I believe, "President," is the most common word used because the News text files are either talking about or addresing the President. President's Johnson, Nixon, and Ford were the three active presidents during the time period of 1965-1975.

Key Words In Context(KWIC)

A screenshot of the KWIC of the word 'President.'
Here is a screenshot of the KWIC page of the tool ANTCONC. The word searched for in this image is "President."

When scoping for the context of these keywords and my set of text files, it is best to scope anywhere from 5-8 words on each side of the word in context. When I went lower than 5, it wasnt really enough context to help determine what thes texts are trying to tell me. When going above 8, there were minimal hits.

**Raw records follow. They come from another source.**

**src/rtl/abs_pipe_mc.sv**
```systemverilog
// abs_pipe_mc: pipelined multi-lane two's-complement absolute value
// with valid/ready flow control and a saturating overflow counter.
module abs_pipe_mc #(
    parameter int WORD_WIDTH = 16,
    parameter int NUM_CH     = 2,
    parameter int LATENCY    = 2,
    parameter int SAT_MODE   = 1,
    parameter int CNT_WIDTH  = 8
) (
    input  logic                           clk,
    input  logic                           rst,
    input  logic                           in_valid,
    output logic                           in_ready,
    input  logic [NUM_CH*WORD_WIDTH-1:0]   in_data,
    output logic                           out_valid,
    input  logic                           out_ready,
    output logic [NUM_CH*WORD_WIDTH-1:0]   out_abs,
    output logic [NUM_CH-1:0]              out_sign,
    output logic [NUM_CH-1:0]              out_ovf,
    output logic [CNT_WIDTH-1:0]           ovf_count,
    input  logic                           cnt_clear
);

    localparam int W  = WORD_WIDTH;
    localparam int DW = NUM_CH * W;
    localparam int PW = $clog2(NUM_CH + 1);
    localparam int SW = ((CNT_WIDTH > PW) ? CNT_WIDTH : PW) + 1;

    localparam logic [W-1:0]  MIN_NEG = {1'b1, {(W-1){1'b0}}};
    localparam logic [W-1:0]  MAX_POS = {1'b0, {(W-1){1'b1}}};
    localparam logic [W-1:0]  ONE     = W'(1);
    localparam logic [SW-1:0] CNT_MAX = SW'({CNT_WIDTH{1'b1}});

    logic              w_adv;
    logic              w_accept;
    logic [DW-1:0]     w_abs;
    logic [NUM_CH-1:0] w_sign;
    logic [NUM_CH-1:0] w_ovf;
    logic [PW-1:0]     w_pop;
    logic [SW-1:0]     w_sum;

    logic [LATENCY-1:0] r_vld;
    logic [DW-1:0]      r_abs  [LATENCY];
    logic [NUM_CH-1:0]  r_sign [LATENCY];
    logic [NUM_CH-1:0]  r_ovf  [LATENCY];
    logic [CNT_WIDTH-1:0] r_cnt;

    assign out_valid = r_vld[LATENCY-1];
    assign w_adv     = ~out_valid | out_ready;
    assign in_ready  = w_adv;
    assign w_accept  = in_valid & w_adv;

    // Per-lane magnitude, sign and most-negative detection
    for (genvar k = 0; k < NUM_CH; k++) begin : g_lane
        logic [W-1:0] w_x;
        assign w_x       = in_data[k*W +: W];
        assign w_sign[k] = w_x[W-1];
        assign w_ovf[k]  = (w_x == MIN_NEG);
        assign w_abs[k*W +: W] =
            w_ovf[k] ? ((SAT_MODE != 0) ? MAX_POS : w_x) :
            w_x[W-1] ? ((~w_x) + ONE) : w_x;
    end

    // Number of overflowing lanes in the incoming beat
    always_comb begin
        w_pop = '0;
        for (int k = 0; k < NUM_CH; k++) begin
            w_pop = w_pop + PW'(w_ovf[k]);
        end
    end

    assign w_sum = SW'(r_cnt) + SW'(w_pop);

    // Lock-step shift of every stage, bubbles included
    always_ff @(posedge clk) begin
        if (rst) begin
            r_vld <= '0;
            for (int i = 0; i < LATENCY; i++) begin
                r_abs[i]  <= '0;
                r_sign[i] <= '0;
                r_ovf[i]  <= '0;
            end
        end else if (w_adv) begin
            r_vld     <= {r_vld[LATENCY-1:0], in_valid} >> 0;
            r_abs[0]  <= w_abs;
            r_sign[0] <= w_sign;
            r_ovf[0]  <= w_ovf;
            for (int i = 1; i < LATENCY; i++) begin
                r_abs[i]  <= r_abs[i-1];
                r_sign[i] <= r_sign[i-1];
                r_ovf[i]  <= r_ovf[i-1];
            end
        end
    end

    // Saturating count of overflow lanes on accepted beats
    always_ff @(posedge clk) begin
        if (rst) begin
            r_cnt <= '0;
        end else if (cnt_clear) begin
            r_cnt <= '0;
        end else if (w_accept) begin
            r_cnt <= (w_sum > CNT_MAX) ? {CNT_WIDTH{1'b1}}
                                       : w_sum[CNT_WIDTH-1:0];
        end
    end

    assign out_abs   = r_abs[LATENCY-1];
    assign out_sign  = r_sign[LATENCY-1];
    assign out_ovf   = r_ovf[LATENCY-1];
    assign ovf_count = r_cnt;

endmodule

```
**config.mk**
```make
export PLATFORM = sky130hd
export DESIGN_NAME = abs_pipe_mc
export DESIGN_NICKNAME = d
export VERILOG_FILES = /design/src/rtl/abs_pipe_mc.sv
export SDC_FILE = /design/constraint.sdc
export NUM_CORES = 1
export LEC_CHECK = 0
export BUFFER_PORTS_ARGS = -buffer_cell sky130_fd_sc_hd__buf_2
export CORE_UTILIZATION = 28
export DETAILED_ROUTE_END_ITERATION = 7
export GPL_TIMING_DRIVEN = 0
export HOLD_SLACK_MARGIN = 0.03
export PLACE_DENSITY_LB_ADDON = 0.12
export SLEW_MARGIN = 0
export SYNTH_ARGS = -nofsm -noshare
export SYNTH_HDL_FRONTEND = slang
export SYNTH_SLANG_ARGS = --single-unit
```
**constraint.sdc**
```tcl
create_clock -name clk -period 2.85 [get_ports clk]
set_input_delay 0.1425 -clock clk [delete_from_list [all_inputs] [get_ports clk]]
set_output_delay 0.1425 -clock clk [all_outputs]
set_load 0.01 [all_outputs]
```
==> reports/metrics.cfg, run 1 <==
[die]
num_rows=43
io_pins=83
dieWidth_um=122.3
core-area_mm2=0.01399
die_h_um=122.3
dieArea_mm2=0.01495
initial_core_util_pct=28.95

[detailed_routing]
drtPass1Iterations=4
vias=2748
wire_per_inst_um=13.59
vias_per_cell=4.418
antenna_left=0
wl_um=8451
drtIter0Drc=216
drc=0

[job]
max-cap-violations=0

[setup_path]
r2r-end=r_abs[0][25]$_SDFFCE_PN0P_
slowest_delay_ps=580
rrSetupSlack_ps=700
critical_path.endpoint=ovf_count[6]$_SDFFE_PP0P_
critical_path.startpoint=in_data[18]
crit_path_end_kind=flop
slowest_stage=or4_1
crit_type=in2reg
arrival_ps=2930
crit_path_start_kind=input port
worstPathCellList=buf_2 > or4_1 > or4_4 > or2_4 > inv_1 > fa_1 > ha_1 > and2_1 > and3_2 > a31oi_1 > a311oi_1
cp.required_ps=3090
crit_fanout=7
reg2reg_from=r_vld[1]$_SDFFE_PP0N_
reg2reg_depth=5

[placed_design]
place_ws_ps=-506.4
gp_congestion=0.7804
placed_cells_incl_taps=607
placed_area_mm2=0.004716
port_buffers=81
hpwlAfterDp_um=5926

[sta]
setup_ws_ps=156.6
setup_violations=0
drv_slew=0
hold_viol_final=0
max_slew.worst_pin.slew_ps=525.2
slew_headroom_pct=64.99
fin_crit_ps=2693
max_freq_mhz=371.3
skew_ps=5.916
finalCritPeriodShare_pct=94.51
rsz0062_at_grt=no

[cells_and_area]
layout_commonest_cell=buf_2
diodes=0
fin_util_pct=35.76
n_fill_cell=1431
multiInputGateArea_mm2=0.001336
fin_nets=478
stdcell_count=622
mostFrequentLayoutCells=83 x buf_2, 72 x edfxtp_1, 40 x and2_1, 36 x buf_4, 24 x a21oi_1
area_growth_pct=23.51
fin_area_mm2=0.005002
drive_above_1_share_pct=32.58
seqCellArea_mm2=0.002362

[status]
status=finished, final reports clean

[global_routing]
groute.usage.overall_pct=12.10
globalRouteOverflowTotal=0
grt_pass1_wl_um=13520
grt_pass1_vias=2590
antenna_found_initial=0
grt_max_degree=59

[clock_tree]
clk_path_buf_depth=2
post_cts_buffers=0
clock_latency_ps=330
cts_tree=done
root_buffer=clkbuf_16
clk_pin_slew_worst_paths_ps=60
cts_buffers=9
clock-sinks=82
cts_htree_levels=3

[power_and_ir_drop]
p_int_mw=2.118
p_clk_share_pct=37.4
pwr-share-comb_pct=11.1
power_mw=2.737
ir_worst_vdd_mv=0.2714
p_per_area_mw_per_mm2=547.2
power.leakage_nw=2.206
seqPwrFrac_pct=51.6
power_switching_uw=619.4
sw_frac_of_total_pct=22.63

[worst_hold_path]
hp-class=in2reg
hold_start=in_data[14]

[yosys]
ys_ff_latch=82
yosysUniqueCellTypes=40
synthFlopType=edfxtp_1
syn-num-nets=386
async_flop_share_pct=0
syn_inst=345
yosys_warnings=0
synth_enable_flop_cells=72
synth_area_mm2=0.004050
yosysSeqAreaShare_pct=58.33
synth.avg_cell_area_um2=11.74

From what one can tell from this image, is that these news articles talk about various President's from different organizations, President Johnson, and President Nixon. Vietnam is briefley mentioned. The president of Egypt at the time, Gamal Nasser, is also mentioned due to the time period of these files being around two separate Arab-Israeli wars. This particular text file talking about Nasser was from the "6 Days of War" in 1967.

N-Gram

screnshot of 3 N-Gram in ANTCONC
Screenshot of the 3 N-Gram view in ANTCONC
screenshot of 4 N-Gram in ANTCONC
Screenshot of the 4 N-Gram view in ANTCONC
screenshot of 5 N-Gram in ANTCONC
Screenshot of the 5 N-Gram view in ANTCONC

For the news articles, I used N-Gram clusters of 3, 4, and 5 words. This range had given me the best results. As one could assume, especially around this time period, the news was full of politics. With clusters talking about city and state level politics as well as presidential politics.

Magazine Articles

Most Common Words

screenshot of the most common used words in the magazine articles.
Screenshot of the "Most Common Words" in magazine articles from 1965 to 1975.

In this screenshot you will seee the "most common words" in a COHA set of news articles ranging in the years of 1965 to 1975. The most common word of these text files is "said." This is a filler word in my opinin and has no true significance so the next most common word that is significant is "People."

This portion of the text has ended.